### WORK INSTRUCTION:
Tally up the lines below containing the string "DIVreg", then write the number alone.

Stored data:
═══

`flow/config.mk`:
```
export PLATFORM = sky130hd
export DESIGN_NAME = acc_cpu
export DESIGN_NICKNAME = acc_cpu
export VERILOG_FILES = /design/flow/design.v
export SDC_FILE = /design/flow/constraint.sdc
export NUM_CORES = 4
export LEC_CHECK = 0
export ABC_AREA = 1
export CAP_MARGIN = 20
export CORE_MARGIN = 2
export CORE_UTILIZATION = 62
export CTS_CLUSTER_SIZE = 98
export PLACE_DENSITY = 0.6
export SLEW_MARGIN = 20
```
`flow/run.sh`:
```
#!/bin/bash
# the make line also repeats each setting of config.mk as NAME=value (left out here)
make -C /OpenROAD-flow-scripts/flow DESIGN_CONFIG=/design/flow/config.mk WORK_HOME=/design/flow/orfs CLKGATE_MAP_FILE= finish
```
`flow/constraint.sdc`:
```
create_clock -name core_clock -period 3.78 [get_ports {clk}]
set_input_delay 0.7560 -clock core_clock [delete_from_list [all_inputs] [get_ports {clk}]]
set_output_delay 0.7560 -clock core_clock [all_outputs]
set_load 0.01 [all_outputs]
```
`flow/design.v`:
```
`timescale 1ns / 1ps
module mux_2x1_rtl(in_0, in_1, select, out);
	input	select;
	input in_0; 
	input in_1;
	output out;
	assign out = (in_0 && ~select) || (in_1 && select);
endmodule
`timescale 1ns / 1ps
module mux_4x1_behavioral(in_0, in_1, in_2, in_3, select, out);
	input in_0;
	input in_1;
	input in_2;
	input in_3;
	input [1:0] select;
	output out;
	reg out;
	always@(select, in_0, in_1, in_2, in_3)
	begin
		case(select)
			2'b00: out = in_0;
			2'b01: out = in_1;
			2'b10: out = in_2;
			2'b11: out = in_3;
		endcase
	end
endmodule
`timescale 1ns / 1ps
module bfa_gl(in_0, in_1, carry_in, result, carry_out);
	input in_0, in_1, carry_in;
	output result, carry_out;
	wire w_xor, w_and_0, w_and_1;
	xor X0(w_xor, in_0, in_1);
	xor X1(result, w_xor, carry_in);
	and A0(w_and_0, w_xor, carry_in);
	and A1(w_and_1, in_0, in_1);
	or O1(carry_out, w_and_0, w_and_1);
endmodule
`timescale 1ns / 1ps
module alu_bitslice(in_a, in_b, in_carry, in_control, out_carry, out_result);
	input in_a, in_b, in_carry;
	input [2:0] in_control;
	wire w_xor_b_c0, w_invert_a, w_and_a_b, w_or_a_b, w_sum, w_2x1;
	output out_result;
	output out_carry;
	xor (w_xor_b_c0, in_b, in_control[0]);
	or  (w_or_a_b, in_a, w_xor_b_c0);
	and (w_and_a_b, in_a, w_xor_b_c0);
	not (w_invert_a, in_a);
	bfa_gl bfa (in_a, w_xor_b_c0, in_carry, w_sum, out_carry);
	mux_2x1_rtl mux_2x1 (w_invert_a, w_xor_b_c0, in_control[0], w_2x1);
	mux_4x1_behavioral mux_4x1 (w_sum, w_or_a_b, w_and_a_b, w_2x1, in_control[2:1], out_result);
endmodule
`timescale 1ns / 1ps
module n_bit_alu(a_in, b_in, control_in, sum_out, carry_out, overflow_out, zero_out);
	parameter n = 8;
	input [7:0] a_in;
	input [7:0] b_in;
	input [2:0] control_in;
	output [7:0] sum_out; 
	output carry_out, overflow_out, zero_out;
	wire [8:0] carry;
	wire is_zero_out;
	and is_zero(is_zero_out, ~sum_out[0], ~sum_out[1], ~sum_out[2], ~sum_out[3], ~sum_out[4], ~sum_out[5], ~sum_out[6], ~sum_out[7]);
	genvar i;
	assign carry_out = carry[n];
	assign overflow_out = carry[n - 1] ^ carry[n];
	assign zero_out = is_zero_out;
	assign carry[0] = control_in[0];
	alu_bitslice adder(a_in[0], b_in[0], carry[0], control_in, carry[1], sum_out[0]); 
	generate 
		for (i = 1; i < n; i = i + 1)
			begin: aluBitGen
				alu_bitslice adder(a_in[i], b_in[i], carry[i], control_in, carry[i+1], sum_out[i]);
			end
	endgenerate
endmodule
`timescale 1ns / 1ps
module acc_cpu(
	input clk,
	input rst,
	output [7:0] imem_addr,
	input [15:0] imem_rdata,
	output reg dmem_req,
	output reg dmem_we,
	output reg [7:0] dmem_addr,
	output [7:0] dmem_wdata,
	input dmem_ack,
	input [7:0] dmem_rdata,
	input [7:0] in_data,
	input in_valid,
	output in_ready,
	output [7:0] out_data,
	output out_valid,
	input out_ready,
	output halted,
	output [7:0] acc,
	output flag_c,
	output flag_z,
	output flag_v
);
parameter S_F0 = 4'd0;    
parameter S_F1 = 4'd1;    
parameter S_DEC = 4'd2;   
parameter S_IND = 4'd3;   
parameter S_MEM = 4'd4;   
parameter S_EX = 4'd5;    
parameter S_ST = 4'd6;    
parameter S_MUL = 4'd7;   
parameter S_DIV = 4'd8;   
parameter S_DIVW = 4'd9;  
parameter S_IN = 4'd10;   
parameter S_OUT = 4'd11;  
parameter S_NX = 4'd12;   
parameter S_HLT = 4'd13;  
reg [3:0] state;
reg [7:0] pc, npc;
reg [15:0] ir;
reg [7:0] ACC;
reg C, Z, V;
reg [7:0] mdata;
reg [7:0] JSRaddrReg;
reg [7:0] InteruptAdrReg;
reg [3:0] HVPIReg;
reg [7:0] MULreg, MULreg2;
reg [7:0] DIVreg;
reg ev_ov, ev_bi, ev_ba;
wire [4:0] op = ir[15:11];
wire [2:0] mode = ir[10:8];
wire [7:0] imm = ir[7:0];
wire is_alu = (op[4:3] == 2'b00);
wire is_ld = (op == 5'b01000);
wire is_st = (op == 5'b01001);
wire is_shl = (op == 5'b01010);
wire is_shr = (op == 5'b01011);
wire is_in = (op == 5'b01100);
wire is_out = (op == 5'b01101);
wire is_hlt = (op == 5'b01110);
wire is_hv = (op == 5'b01111);
wire is_mul = (op == 5'b11000);
wire is_div = (op == 5'b11001);
wire is_br = (op == 5'b11010);
wire is_bz = (op == 5'b11011);
wire is_jsr = (op == 5'b11100);
wire is_rts = (op == 5'b11101);
wire is_rti = (op == 5'b11110);
wire is_bad = (op[4:3] == 2'b10) || (op == 5'b11111);
wire bad_mode = (is_alu || is_ld) && (mode > 3'd2);
reg [7:0] alu_b;
reg [2:0] alu_ctl;
wire [7:0] alu_out;
wire alu_c, alu_v, alu_z;
n_bit_alu ALU(ACC, alu_b, alu_ctl, alu_out, alu_c, alu_v, alu_z);
always @(*) begin
	alu_b = (mode == 3'd0) ? imm : mdata;
	alu_ctl = op[2:0];
	if (state == S_MUL) begin
		alu_b = MULreg2;
		alu_ctl = 3'b000;
	end else if (state == S_DIV) begin
		alu_b = imm;
		alu_ctl = 3'b001;
	end
end
wire ovf_en = (HVPIReg == 4'b0000) || HVPIReg[0];
wire bi_en = (HVPIReg == 4'b0000) || HVPIReg[1];
wire ba_en = (HVPIReg == 4'b0000) || HVPIReg[2];
assign imem_addr = pc;
assign dmem_wdata = ACC;
assign in_ready = (state == S_IN);
assign out_valid = (state == S_OUT);
assign out_data = ACC;
assign halted = (state == S_HLT);
assign acc = ACC;
assign flag_c = C;
assign flag_z = Z;
assign flag_v = V;
always @(posedge clk) begin
	if (rst) begin
		state <= S_F0;
		pc <= 8'd0;
		npc <= 8'd0;
		ir <= 16'd0;
		ACC <= 8'd0;
		C <= 1'b0;
		Z <= 1'b0;
		V <= 1'b0;
		mdata <= 8'd0;
		JSRaddrReg <= 8'd0;
		InteruptAdrReg <= 8'd0;
		HVPIReg <= 4'd0;
		MULreg <= 8'd0;
		MULreg2 <= 8'd0;
		DIVreg <= 8'd0;
		ev_ov <= 1'b0;
		ev_bi <= 1'b0;
		ev_ba <= 1'b0;
		dmem_req <= 1'b0;
		dmem_we <= 1'b0;
		dmem_addr <= 8'd0;
	end else begin
		case (state)
		S_F0: begin
			ev_ov <= 1'b0;
			ev_bi <= 1'b0;
			ev_ba <= 1'b0;
			state <= S_F1;
		end
		S_F1: begin
			ir <= imem_rdata;
			state <= S_DEC;
		end
		S_DEC: begin
			npc <= pc + 8'd1;
			if (bad_mode) begin
				ev_ba <= 1'b1;
				state <= S_NX;
			end else if (is_bad) begin
				ev_bi <= 1'b1;
				state <= S_NX;
			end else if ((is_alu || is_ld) && mode == 3'd1) begin
				dmem_req <= 1'b1;
				dmem_we <= 1'b0;
				dmem_addr <= imm;
				state <= S_MEM;
			end else if ((is_alu || is_ld) && mode == 3'd2) begin
				dmem_req <= 1'b1;
				dmem_we <= 1'b0;
				dmem_addr <= imm;
				state <= S_IND;
			end else if (is_alu || is_ld) begin
				state <= S_EX;
			end else if (is_st) begin
				dmem_req <= 1'b1;
				dmem_we <= 1'b1;
				dmem_addr <= imm;
				state <= S_ST;
			end else if (is_mul) begin
				MULreg <= imm;
				MULreg2 <= ACC;
				state <= S_MUL;
			end else if (is_div) begin
				if (imm == 8'd0) begin
					ACC <= 8'hff;
					state <= S_NX;
				end else begin
					DIVreg <= 8'd0;
					state <= S_DIV;
				end
			end else if (is_in) begin
				state <= S_IN;
			end else if (is_out) begin
				state <= S_OUT;
			end else if (is_hlt) begin
				state <= S_HLT;
			end else begin
				if (is_shl) ACC <= {ACC[6:0], 1'b0};
				if (is_shr) ACC <= {1'b0, ACC[7:1]};
				if (is_hv) HVPIReg <= imm[3:0];
				if (is_br || (is_bz && Z)) npc <= imm;
				if (is_jsr) begin
					JSRaddrReg <= pc + 8'd1;
					npc <= imm;
				end
				if (is_rts) npc <= JSRaddrReg;
				if (is_rti) npc <= InteruptAdrReg;
				state <= S_NX;
			end
		end
		S_IND: begin
			if (dmem_ack) begin
				dmem_req <= 1'b0;
				dmem_addr <= dmem_rdata;
				state <= S_MEM;
			end else if (!dmem_req) begin
				dmem_req <= 1'b1;
			end
		end
		S_MEM: begin
			if (dmem_ack) begin
				dmem_req <= 1'b0;
				mdata <= dmem_rdata;
				state <= S_EX;
			end else begin
				dmem_req <= 1'b1;
			end
		end
		S_EX: begin
			if (is_ld) begin
				ACC <= (mode == 3'd0) ? imm : mdata;
			end else begin
				ACC <= alu_out;
				C <= alu_c;
				Z <= alu_z;
				V <= alu_v;
				ev_ov <= alu_v;
			end
			state <= S_NX;
		end
		S_ST: begin
			if (dmem_ack) begin
				dmem_req <= 1'b0;
				dmem_we <= 1'b0;
				state <= S_NX;
			end
		end
		S_MUL: begin
			ACC <= alu_out;
			MULreg <= MULreg - 8'd1;
			if (MULreg == 8'd2) state <= S_NX;
		end
		S_DIV: begin
			if (alu_c) begin
				ACC <= alu_out;
				DIVreg <= DIVreg + 8'd1;
			end else begin
				state <= S_DIVW;
			end
		end
		S_DIVW: begin
			ACC <= DIVreg;
			state <= S_NX;
		end
		S_IN: begin
			if (in_valid) begin
				ACC <= in_data;
				state <= S_NX;
			end
		end
		S_OUT: begin
			if (out_ready) state <= S_NX;
		end
		S_NX: begin
			if (ev_ov && ovf_en) begin
				InteruptAdrReg <= npc;
				pc <= 8'd100;
			end else if (ev_bi && bi_en) begin
				InteruptAdrReg <= npc;
				pc <= 8'd110;
			end else if (ev_ba && ba_en) begin
				InteruptAdrReg <= npc;
				pc <= 8'd120;
			end else begin
				pc <= npc;
			end
			state <= S_F0;
		end
		S_HLT: begin
		end
		default: state <= S_F0;
		endcase
	end
end
endmodule
```
==> results.toml, run 1 <==
# flow metrics
[run_status]
status = "finished with violations"
violatedChecks = "setup timing"

[worst_setup_path]
rrSetupSlack_ns = -0.75
crit_path_start_kind = "register"
worstReg2RegEnd = "ACC[3]$_SDFFE_PP0P_"
critPathRequiredTime_ns = 4.10
r2r-start = "ir[9]$_SDFFE_PP0P_"
startpoint = "ir[9]$_SDFFE_PP0P_"
reg2regPathDepth = 24
arrival_ns = 4.85
cp-end-kind = "register"
crit_family = "adder cells"
path_common_cell = "fa_2"
cpPeakStageDelay_ns = 0.36
path_class = "reg2reg"
crit_cells = 24
cp_slowest_cell = "fa_2"
cp_max_fo = 5
critPathCapture = "ACC[3]$_SDFFE_PP0P_"
path_cells = "nor2_4 > nand2_4 > o21ai_4 > nand2_2 > a22oi_2 > nand2_1 > o21ai_1 > inv_1 > fa_2 > fa_2 > fa_2 > fa_2 > fa_2 > fa_2 > inv_2 > fa_2 > nand2_2 > o211ai_1 > inv_1 > nand2_2 > nor2_4 > clkbuf_16 > o211ai_1 > inv_1"
worst-path-buf-inv = 5

[cts]
numCtsBuffers = 17
cts_hold_buf = 0
root_buffer = "clkbuf_16"
cts_tree = "yes"
cts_htree_levels = 4
insertion_delay_ns = 0.43
cts.sinks = 122
clk_path_buf_depth = 2
clk_pin_slew_ns = 0.06

[power_and_ir_drop]
p_clk_share_pct = 44.0
power_frac_comb_pct = 20.1
p_sw_share_pct = 29.0
power_leakage_nw = 3.95
switchingPower_mw = 1.11
pg_comb_uw = 771
pg_clk_mw = 1.69
pg_seq_mw = 1.38
internal_power_mw = 2.72
seqPwrFrac_pct = 35.9
power.density_nw_per_um2 = 418
top_power_group = "the clock network"
ir_drop_v = 0.000397

[layout]
syn_to_final_growth_pct = 28.2
fillers = 826
fin_area_um2 = 9170
nets = 1230
final-instance-count-excl-fill = 1322

[drt]
drt_iter0_drc = 889
ant_nets = 0
vias = 7808
routedWlPerCell_um = 17.4
route.detailed.drc = 0
viasPerCell = 5.91
antenna_cells = 0
wl_um = 23000
firstDrtPassIters = 9

[final_timing]
holdWs_ns = 0.456
rsz0062_at_grt = "true"
fin_worst_skew_ns = 0.00936
finalCriticalPeriod_ns = 4.53
finalClockPeriodUsage_pct = 120
finalSetupViolCount = 22
setup_ws_ns = -0.753
relSlewSlack_pct = 39.7
drv_slew = 0
fin_tns_setup_ns = -13.87
tightest_slew_ns = 0.903
timing.fmax_mhz = 221
hold_violations = 0

[placement]
placed_cell_area_um2 = 8340
place_congestion = 0.982
dp_cells = 1276
io_buffer_count = 84
dp_hpwl_um = 16300

[global_routing]
antenna_found_initial = 0
busiest_layer = "met2"
grt-ovfl-total = 0
grt_util_met1_pct = 47.7
grt_usage_pct = 36.8
gr-usage-met2_pct = 58.4
use_met3_pct = 8.38
grt_start_max_net_pins = 43
grt_pass1_vias = 7288
grt_pass1_wl_um = 36600

[run]
cap_viol_max_count = 0
openroad.warnings = 47

[synth]
yosys_register_bits = 122
edf_count = 0
ys_chip_area_um2 = 7160
ff_type = "dfxtp_1"
synth-simple-area-share_pct = 23.5
async_flop_share_pct = 0
aoi_share_pct = 22.9
top_area_share_pct = 34.1
yosysWarnings = 2
synth.most_common_cell = "nand2_1"
top_logic_kind = "simple AND/OR/NAND/NOR gates"
common_cells = "nand2_1, inv_1, dfxtp_1"
synth-seq-area-share_pct = 34.1
topCellsByArea = "dfxtp_1, nand2_1, a21oi_1"
yosys-stat-cells = 1050
synth.distinct_cells = 50
yosysTopAreaCell = "dfxtp_1"
synth_nets = 1114
synthAdderAreaFrac_pct = 5.45
synthMuxAreaShare_pct = 0
synth_area_per_cell_um2 = 6.82
syn_area_um2 = 7160
xor_area_share_pct = 1.47
syn_inst = 1050

[floorplanning]
die-area_um2 = 12400
io_pins = 85
die_w_um = 111
rows = 39
die_h_um = 111
design.core.area_um2 = 11300
fp-utilization_pct = 63.2

[min_path]
min_from = "InteruptAdrReg[3]$_SDFFE_PP0P_"
min_path_type = "reg2reg"
hold_depth = 2
worstHoldEndpoint = "InteruptAdrReg[3]$_SDFFE_PP0P_"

═══

### ANSWER BELOW:
5